▸ **EXERCISE**: Repeat exactly the lines below that lie between the line with "watch expects an" and the line with "assign fetch_first = fetch_now", counting both of those lines as part of the answer.

*** Opening of SUPPLIED DATA ***

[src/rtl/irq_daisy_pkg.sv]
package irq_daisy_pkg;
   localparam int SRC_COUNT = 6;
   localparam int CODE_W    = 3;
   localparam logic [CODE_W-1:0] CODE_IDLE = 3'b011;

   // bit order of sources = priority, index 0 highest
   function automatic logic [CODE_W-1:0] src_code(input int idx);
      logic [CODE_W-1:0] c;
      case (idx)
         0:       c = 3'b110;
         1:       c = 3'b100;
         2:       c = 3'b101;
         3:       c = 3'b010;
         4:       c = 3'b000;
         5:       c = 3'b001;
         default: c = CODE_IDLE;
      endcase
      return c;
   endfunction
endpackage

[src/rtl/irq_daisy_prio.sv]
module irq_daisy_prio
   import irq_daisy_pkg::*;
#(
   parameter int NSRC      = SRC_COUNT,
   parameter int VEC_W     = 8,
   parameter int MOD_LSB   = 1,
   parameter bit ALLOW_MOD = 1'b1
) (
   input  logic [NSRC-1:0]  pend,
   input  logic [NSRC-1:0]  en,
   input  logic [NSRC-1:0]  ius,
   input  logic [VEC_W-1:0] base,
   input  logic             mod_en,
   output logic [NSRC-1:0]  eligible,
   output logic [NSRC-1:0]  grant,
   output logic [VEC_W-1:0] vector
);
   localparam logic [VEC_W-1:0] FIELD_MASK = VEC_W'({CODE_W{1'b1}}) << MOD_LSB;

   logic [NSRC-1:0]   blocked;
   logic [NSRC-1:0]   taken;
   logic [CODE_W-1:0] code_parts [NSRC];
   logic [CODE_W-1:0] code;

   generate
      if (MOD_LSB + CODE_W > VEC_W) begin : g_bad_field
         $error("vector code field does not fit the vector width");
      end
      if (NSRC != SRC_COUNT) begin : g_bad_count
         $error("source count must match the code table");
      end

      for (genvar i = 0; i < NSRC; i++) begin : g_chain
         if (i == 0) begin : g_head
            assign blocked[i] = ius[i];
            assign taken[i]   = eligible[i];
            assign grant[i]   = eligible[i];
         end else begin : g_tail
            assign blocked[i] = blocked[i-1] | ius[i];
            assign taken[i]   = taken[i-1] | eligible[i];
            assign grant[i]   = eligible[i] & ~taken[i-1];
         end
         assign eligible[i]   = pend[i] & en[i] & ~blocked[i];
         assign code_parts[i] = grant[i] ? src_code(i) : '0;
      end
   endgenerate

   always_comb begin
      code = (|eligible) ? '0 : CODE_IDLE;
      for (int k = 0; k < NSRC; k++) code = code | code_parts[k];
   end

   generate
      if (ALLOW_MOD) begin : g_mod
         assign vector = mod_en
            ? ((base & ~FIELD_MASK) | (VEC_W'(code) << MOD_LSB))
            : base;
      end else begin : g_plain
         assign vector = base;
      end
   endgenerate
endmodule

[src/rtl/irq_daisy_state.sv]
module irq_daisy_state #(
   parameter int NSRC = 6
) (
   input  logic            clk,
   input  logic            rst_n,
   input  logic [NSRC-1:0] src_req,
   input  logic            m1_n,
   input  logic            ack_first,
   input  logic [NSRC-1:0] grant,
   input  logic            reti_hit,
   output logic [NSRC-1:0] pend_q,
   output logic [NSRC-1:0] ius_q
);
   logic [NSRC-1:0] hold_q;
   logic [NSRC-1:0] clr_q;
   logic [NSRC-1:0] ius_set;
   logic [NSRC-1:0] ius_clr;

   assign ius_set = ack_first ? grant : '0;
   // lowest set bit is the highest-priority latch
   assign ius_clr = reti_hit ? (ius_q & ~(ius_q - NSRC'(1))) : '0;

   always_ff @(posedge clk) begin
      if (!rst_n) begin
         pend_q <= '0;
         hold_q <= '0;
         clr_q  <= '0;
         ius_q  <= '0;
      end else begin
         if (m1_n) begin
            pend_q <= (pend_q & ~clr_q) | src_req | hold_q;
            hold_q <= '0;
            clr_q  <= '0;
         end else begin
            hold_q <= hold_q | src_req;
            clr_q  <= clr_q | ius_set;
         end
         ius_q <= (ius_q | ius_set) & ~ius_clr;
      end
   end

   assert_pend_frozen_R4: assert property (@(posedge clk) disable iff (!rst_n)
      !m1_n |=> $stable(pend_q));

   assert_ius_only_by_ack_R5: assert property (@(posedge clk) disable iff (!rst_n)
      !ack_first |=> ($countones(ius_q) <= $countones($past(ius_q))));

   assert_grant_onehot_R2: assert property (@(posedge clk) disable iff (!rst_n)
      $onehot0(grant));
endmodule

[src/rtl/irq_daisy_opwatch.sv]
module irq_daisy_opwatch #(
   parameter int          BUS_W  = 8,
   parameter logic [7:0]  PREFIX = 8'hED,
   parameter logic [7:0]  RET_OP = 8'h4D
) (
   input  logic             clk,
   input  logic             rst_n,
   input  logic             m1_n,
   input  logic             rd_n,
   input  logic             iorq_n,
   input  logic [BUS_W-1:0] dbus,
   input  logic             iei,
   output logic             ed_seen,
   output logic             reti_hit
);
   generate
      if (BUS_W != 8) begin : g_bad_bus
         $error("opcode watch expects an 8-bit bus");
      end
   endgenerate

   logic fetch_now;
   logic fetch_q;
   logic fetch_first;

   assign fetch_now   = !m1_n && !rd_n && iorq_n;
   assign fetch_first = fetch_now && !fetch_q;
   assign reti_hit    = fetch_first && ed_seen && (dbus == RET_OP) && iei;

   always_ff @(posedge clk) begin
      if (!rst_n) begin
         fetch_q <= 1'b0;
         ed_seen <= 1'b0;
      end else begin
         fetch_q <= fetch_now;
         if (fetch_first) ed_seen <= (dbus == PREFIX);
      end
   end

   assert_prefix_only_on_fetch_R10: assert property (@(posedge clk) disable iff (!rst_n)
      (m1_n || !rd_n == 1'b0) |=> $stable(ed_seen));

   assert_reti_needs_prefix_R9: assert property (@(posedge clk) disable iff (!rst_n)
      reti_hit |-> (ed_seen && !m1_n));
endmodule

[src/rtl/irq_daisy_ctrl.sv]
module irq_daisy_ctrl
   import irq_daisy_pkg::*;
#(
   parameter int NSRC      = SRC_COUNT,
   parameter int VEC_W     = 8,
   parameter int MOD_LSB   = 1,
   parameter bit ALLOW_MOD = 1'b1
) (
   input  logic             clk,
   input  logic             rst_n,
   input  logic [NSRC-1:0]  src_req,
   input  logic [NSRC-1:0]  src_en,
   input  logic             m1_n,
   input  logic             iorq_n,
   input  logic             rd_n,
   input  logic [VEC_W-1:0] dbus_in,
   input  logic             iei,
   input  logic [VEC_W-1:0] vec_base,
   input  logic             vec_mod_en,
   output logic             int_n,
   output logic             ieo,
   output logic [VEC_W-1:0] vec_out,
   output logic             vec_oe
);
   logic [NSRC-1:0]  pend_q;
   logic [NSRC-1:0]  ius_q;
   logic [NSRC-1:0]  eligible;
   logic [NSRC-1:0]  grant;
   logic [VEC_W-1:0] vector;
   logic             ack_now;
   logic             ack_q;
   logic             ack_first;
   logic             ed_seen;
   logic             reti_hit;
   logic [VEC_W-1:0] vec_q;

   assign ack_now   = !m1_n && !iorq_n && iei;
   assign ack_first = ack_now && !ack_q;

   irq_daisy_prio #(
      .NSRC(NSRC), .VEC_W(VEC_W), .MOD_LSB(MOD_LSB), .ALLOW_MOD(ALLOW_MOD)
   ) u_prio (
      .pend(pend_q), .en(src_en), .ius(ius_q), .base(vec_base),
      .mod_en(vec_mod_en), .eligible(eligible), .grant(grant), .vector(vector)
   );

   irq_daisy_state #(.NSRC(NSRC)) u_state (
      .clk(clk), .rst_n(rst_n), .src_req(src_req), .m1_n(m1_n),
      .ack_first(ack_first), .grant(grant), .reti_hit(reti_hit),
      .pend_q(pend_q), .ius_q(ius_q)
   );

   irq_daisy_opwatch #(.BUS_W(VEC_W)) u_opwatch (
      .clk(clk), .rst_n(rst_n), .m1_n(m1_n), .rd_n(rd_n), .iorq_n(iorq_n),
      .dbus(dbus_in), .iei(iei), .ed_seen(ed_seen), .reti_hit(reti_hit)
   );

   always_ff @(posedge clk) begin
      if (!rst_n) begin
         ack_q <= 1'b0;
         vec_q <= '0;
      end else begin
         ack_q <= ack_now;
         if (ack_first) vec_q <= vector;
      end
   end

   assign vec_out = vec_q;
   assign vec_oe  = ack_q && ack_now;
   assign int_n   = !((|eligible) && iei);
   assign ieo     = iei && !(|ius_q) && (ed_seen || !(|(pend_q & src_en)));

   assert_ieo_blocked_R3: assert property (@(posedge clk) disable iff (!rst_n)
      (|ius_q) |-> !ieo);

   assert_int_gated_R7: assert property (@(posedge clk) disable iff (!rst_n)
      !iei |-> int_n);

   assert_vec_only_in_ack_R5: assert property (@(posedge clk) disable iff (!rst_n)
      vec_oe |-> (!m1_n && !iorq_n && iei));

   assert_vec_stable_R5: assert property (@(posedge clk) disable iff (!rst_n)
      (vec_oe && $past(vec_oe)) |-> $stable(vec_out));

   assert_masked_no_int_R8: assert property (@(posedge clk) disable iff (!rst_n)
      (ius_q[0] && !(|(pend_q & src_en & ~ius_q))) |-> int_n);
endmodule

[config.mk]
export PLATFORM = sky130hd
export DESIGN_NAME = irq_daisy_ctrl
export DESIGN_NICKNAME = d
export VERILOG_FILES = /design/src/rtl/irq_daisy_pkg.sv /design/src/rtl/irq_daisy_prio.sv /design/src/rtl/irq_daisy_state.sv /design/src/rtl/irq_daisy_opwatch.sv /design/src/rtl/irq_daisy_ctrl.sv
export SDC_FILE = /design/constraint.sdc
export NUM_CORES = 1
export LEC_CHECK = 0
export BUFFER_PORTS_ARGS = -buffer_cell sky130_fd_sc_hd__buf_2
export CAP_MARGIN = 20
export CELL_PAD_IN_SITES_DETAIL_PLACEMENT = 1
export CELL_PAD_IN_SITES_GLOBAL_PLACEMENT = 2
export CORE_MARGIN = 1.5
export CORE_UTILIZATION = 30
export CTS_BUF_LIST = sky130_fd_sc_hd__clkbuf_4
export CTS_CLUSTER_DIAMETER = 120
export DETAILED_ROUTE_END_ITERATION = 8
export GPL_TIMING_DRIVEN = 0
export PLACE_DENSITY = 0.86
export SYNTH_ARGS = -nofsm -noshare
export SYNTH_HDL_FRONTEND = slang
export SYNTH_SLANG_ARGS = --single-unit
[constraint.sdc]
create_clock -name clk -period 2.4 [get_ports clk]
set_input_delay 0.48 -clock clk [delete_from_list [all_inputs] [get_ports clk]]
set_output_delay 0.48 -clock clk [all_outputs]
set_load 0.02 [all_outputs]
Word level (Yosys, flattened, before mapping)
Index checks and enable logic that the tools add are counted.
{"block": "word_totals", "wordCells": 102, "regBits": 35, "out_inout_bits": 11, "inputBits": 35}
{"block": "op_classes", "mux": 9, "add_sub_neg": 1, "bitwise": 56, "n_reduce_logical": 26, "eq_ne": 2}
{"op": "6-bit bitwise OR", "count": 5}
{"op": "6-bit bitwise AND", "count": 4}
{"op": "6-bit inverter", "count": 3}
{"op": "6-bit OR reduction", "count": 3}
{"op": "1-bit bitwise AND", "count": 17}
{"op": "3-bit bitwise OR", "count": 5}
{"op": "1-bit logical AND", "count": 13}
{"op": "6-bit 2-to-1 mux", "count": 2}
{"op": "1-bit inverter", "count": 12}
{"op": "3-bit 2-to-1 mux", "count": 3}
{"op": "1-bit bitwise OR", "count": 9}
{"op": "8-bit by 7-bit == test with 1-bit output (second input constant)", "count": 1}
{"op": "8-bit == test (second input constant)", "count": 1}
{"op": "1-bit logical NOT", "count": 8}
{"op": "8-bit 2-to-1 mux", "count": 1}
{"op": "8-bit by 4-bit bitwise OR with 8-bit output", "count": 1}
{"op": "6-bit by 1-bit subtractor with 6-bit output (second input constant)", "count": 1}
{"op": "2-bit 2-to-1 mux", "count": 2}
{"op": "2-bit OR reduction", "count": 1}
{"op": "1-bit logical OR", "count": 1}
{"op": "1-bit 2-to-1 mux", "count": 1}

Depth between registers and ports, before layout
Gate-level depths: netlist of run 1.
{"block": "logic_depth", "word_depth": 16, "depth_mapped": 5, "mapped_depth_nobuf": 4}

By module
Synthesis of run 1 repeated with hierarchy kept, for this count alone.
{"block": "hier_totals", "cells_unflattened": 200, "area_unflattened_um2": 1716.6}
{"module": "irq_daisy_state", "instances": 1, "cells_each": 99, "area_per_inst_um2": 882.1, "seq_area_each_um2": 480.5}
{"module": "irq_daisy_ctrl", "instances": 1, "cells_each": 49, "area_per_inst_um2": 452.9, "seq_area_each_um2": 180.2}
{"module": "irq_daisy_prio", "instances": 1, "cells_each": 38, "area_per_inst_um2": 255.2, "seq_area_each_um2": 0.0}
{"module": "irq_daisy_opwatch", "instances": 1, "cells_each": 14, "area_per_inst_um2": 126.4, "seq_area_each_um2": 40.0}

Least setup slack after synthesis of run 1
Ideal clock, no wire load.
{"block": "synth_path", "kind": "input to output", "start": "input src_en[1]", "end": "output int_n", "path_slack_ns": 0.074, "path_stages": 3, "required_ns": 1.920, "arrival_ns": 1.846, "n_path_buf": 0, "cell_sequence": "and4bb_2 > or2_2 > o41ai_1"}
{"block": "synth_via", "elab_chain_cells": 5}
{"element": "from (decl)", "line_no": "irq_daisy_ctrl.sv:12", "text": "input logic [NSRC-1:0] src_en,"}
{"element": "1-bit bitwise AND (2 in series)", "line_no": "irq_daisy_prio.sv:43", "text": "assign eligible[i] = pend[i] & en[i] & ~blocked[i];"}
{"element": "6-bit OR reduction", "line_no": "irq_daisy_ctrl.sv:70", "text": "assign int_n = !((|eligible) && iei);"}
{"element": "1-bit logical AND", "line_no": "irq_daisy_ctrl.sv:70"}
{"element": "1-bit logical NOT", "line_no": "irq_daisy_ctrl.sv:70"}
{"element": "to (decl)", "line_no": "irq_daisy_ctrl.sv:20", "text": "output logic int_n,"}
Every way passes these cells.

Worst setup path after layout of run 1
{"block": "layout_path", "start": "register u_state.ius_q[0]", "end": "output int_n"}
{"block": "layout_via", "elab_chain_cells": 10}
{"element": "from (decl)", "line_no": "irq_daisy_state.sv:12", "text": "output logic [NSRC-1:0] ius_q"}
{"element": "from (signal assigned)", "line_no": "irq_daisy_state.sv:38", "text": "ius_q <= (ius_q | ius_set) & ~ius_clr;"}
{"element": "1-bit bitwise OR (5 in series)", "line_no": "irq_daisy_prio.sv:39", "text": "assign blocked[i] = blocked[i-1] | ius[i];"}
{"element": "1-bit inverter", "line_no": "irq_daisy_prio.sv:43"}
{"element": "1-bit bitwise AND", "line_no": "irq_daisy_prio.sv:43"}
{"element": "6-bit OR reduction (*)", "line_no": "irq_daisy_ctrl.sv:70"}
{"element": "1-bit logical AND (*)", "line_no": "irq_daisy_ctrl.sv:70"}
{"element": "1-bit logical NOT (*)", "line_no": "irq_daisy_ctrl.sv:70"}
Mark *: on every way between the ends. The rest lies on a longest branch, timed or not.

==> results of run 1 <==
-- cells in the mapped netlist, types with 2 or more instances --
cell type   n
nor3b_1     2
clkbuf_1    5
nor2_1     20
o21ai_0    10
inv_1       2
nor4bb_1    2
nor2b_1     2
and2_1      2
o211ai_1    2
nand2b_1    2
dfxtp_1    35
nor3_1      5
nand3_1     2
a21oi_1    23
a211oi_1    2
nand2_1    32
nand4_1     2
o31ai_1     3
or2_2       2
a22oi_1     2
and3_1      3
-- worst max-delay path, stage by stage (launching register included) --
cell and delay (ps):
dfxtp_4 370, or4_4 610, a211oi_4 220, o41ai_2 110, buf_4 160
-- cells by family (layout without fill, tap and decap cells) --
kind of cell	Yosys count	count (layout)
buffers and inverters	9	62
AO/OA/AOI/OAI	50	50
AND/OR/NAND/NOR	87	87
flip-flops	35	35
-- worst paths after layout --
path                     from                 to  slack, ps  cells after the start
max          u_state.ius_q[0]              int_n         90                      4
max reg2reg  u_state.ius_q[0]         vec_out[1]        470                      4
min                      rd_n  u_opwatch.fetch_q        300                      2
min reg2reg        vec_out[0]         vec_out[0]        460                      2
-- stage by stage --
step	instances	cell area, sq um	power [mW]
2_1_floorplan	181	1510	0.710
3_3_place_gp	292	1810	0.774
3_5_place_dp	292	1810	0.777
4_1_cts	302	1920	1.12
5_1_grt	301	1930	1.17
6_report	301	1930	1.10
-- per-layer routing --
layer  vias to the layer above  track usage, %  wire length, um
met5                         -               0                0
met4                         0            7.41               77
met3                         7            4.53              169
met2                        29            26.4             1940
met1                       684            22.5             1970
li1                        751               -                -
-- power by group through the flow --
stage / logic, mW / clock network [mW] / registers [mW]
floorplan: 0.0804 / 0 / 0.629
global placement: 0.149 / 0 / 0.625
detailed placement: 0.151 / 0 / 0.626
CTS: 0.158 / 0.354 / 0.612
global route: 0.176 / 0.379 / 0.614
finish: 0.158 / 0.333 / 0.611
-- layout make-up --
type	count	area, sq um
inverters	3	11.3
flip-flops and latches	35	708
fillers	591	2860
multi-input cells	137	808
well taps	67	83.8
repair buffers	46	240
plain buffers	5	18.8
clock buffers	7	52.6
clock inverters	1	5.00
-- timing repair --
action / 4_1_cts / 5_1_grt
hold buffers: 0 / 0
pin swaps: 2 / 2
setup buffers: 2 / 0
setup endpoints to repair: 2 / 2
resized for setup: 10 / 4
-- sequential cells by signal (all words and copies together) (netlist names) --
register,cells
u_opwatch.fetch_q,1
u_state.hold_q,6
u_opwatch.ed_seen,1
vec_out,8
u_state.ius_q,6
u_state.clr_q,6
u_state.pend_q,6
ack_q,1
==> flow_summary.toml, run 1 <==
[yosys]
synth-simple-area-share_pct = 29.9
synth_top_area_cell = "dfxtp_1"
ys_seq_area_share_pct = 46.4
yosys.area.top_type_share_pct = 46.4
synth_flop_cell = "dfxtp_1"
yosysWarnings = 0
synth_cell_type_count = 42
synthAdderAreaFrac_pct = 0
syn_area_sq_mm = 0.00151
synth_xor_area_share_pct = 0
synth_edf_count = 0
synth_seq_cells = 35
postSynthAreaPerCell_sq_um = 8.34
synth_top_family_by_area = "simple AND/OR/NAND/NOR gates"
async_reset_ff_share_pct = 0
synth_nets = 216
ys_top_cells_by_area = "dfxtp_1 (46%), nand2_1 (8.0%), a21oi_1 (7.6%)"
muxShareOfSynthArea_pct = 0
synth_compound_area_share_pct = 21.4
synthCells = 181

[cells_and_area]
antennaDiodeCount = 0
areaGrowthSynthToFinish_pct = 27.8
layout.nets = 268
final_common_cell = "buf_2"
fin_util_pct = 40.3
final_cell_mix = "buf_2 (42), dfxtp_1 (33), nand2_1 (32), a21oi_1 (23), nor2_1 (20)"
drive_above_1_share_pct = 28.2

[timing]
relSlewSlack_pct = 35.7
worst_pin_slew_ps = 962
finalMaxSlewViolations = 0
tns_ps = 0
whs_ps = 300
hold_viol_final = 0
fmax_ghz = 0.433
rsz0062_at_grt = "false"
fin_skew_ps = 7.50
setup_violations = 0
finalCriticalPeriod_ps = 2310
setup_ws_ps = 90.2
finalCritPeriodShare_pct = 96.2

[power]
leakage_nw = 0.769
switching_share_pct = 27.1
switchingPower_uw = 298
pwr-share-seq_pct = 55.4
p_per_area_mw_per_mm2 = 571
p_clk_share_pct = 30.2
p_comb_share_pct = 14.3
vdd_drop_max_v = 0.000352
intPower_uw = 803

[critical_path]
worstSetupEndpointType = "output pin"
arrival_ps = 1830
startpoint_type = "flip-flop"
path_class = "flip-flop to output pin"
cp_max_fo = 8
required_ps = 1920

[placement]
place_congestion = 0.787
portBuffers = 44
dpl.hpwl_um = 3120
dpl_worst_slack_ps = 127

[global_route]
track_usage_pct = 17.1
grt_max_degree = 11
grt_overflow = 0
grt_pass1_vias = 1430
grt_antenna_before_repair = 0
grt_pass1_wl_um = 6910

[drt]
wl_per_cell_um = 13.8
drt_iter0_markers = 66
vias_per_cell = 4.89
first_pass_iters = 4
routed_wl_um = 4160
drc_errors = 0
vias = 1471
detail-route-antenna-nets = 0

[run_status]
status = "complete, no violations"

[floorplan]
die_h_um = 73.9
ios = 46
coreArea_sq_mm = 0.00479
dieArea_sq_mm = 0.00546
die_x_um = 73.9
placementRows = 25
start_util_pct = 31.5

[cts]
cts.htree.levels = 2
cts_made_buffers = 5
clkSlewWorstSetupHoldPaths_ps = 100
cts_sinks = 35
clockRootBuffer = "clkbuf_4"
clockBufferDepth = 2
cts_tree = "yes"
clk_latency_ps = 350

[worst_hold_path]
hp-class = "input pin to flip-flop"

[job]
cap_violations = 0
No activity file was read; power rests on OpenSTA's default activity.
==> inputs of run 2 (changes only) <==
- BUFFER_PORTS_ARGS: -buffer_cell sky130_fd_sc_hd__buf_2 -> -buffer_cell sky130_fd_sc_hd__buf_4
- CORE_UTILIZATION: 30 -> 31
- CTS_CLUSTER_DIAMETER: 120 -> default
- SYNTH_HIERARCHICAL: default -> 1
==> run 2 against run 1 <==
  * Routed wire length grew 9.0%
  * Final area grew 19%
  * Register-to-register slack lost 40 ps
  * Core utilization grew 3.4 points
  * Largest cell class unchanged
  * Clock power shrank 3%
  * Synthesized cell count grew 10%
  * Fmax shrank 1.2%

*** Close of SUPPLIED DATA ***

▸ **ANSWER**:
         $error("opcode watch expects an 8-bit bus");
      end
   endgenerate

   logic fetch_now;
   logic fetch_q;
   logic fetch_first;

   assign fetch_now   = !m1_n && !rd_n && iorq_n;
   assign fetch_first = fetch_now && !fetch_q;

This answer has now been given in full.